### TASK OBJECTIVE:
Print the data that follows, exactly and completely.

(Saved entries)
[Start of Attachment]
### config.mk
export PLATFORM = sky130hd
export DESIGN_NAME = nco_phase_gen
export DESIGN_NICKNAME = d
export VERILOG_FILES = /design/src/rtl/nco_phase_gen.sv
export SDC_FILE = /design/constraint.sdc
export NUM_CORES = 1
export LEC_CHECK = 0
export BUFFER_PORTS_ARGS = -buffer_cell sky130_fd_sc_hd__buf_4
export CORE_AREA = 8 8 158 160
export CTS_BUF_LIST = sky130_fd_sc_hd__clkbuf_4
export DETAILED_ROUTE_END_ITERATION = 6
export DIE_AREA = 0 0 166 168
export PLACE_DENSITY_LB_ADDON = 0.12
export SLEW_MARGIN = 40
export SYNTH_ARGS = -nofsm -noshare
export SYNTH_HDL_FRONTEND = slang
export SYNTH_SLANG_ARGS = --single-unit
export TNS_END_PERCENT = 5
### constraint.sdc
create_clock -name i_clk -period 7.4 [get_ports i_clk]
set_input_delay 0.74 -clock i_clk [delete_from_list [all_inputs] [get_ports i_clk]]
set_output_delay 0.74 -clock i_clk [all_outputs]
set_load 0.02 [all_outputs]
[End of Attachment]
### EXERCISE RESULT:
### config.mk
export PLATFORM = sky130hd
export DESIGN_NAME = nco_phase_gen
export DESIGN_NICKNAME = d
export VERILOG_FILES = /design/src/rtl/nco_phase_gen.sv
export SDC_FILE = /design/constraint.sdc
export NUM_CORES = 1
export LEC_CHECK = 0
export BUFFER_PORTS_ARGS = -buffer_cell sky130_fd_sc_hd__buf_4
export CORE_AREA = 8 8 158 160
export CTS_BUF_LIST = sky130_fd_sc_hd__clkbuf_4
export DETAILED_ROUTE_END_ITERATION = 6
export DIE_AREA = 0 0 166 168
export PLACE_DENSITY_LB_ADDON = 0.12
export SLEW_MARGIN = 40
export SYNTH_ARGS = -nofsm -noshare
export SYNTH_HDL_FRONTEND = slang
export SYNTH_SLANG_ARGS = --single-unit
export TNS_END_PERCENT = 5
### constraint.sdc
create_clock -name i_clk -period 7.4 [get_ports i_clk]
set_input_delay 0.74 -clock i_clk [delete_from_list [all_inputs] [get_ports i_clk]]
set_output_delay 0.74 -clock i_clk [all_outputs]
set_load 0.02 [all_outputs]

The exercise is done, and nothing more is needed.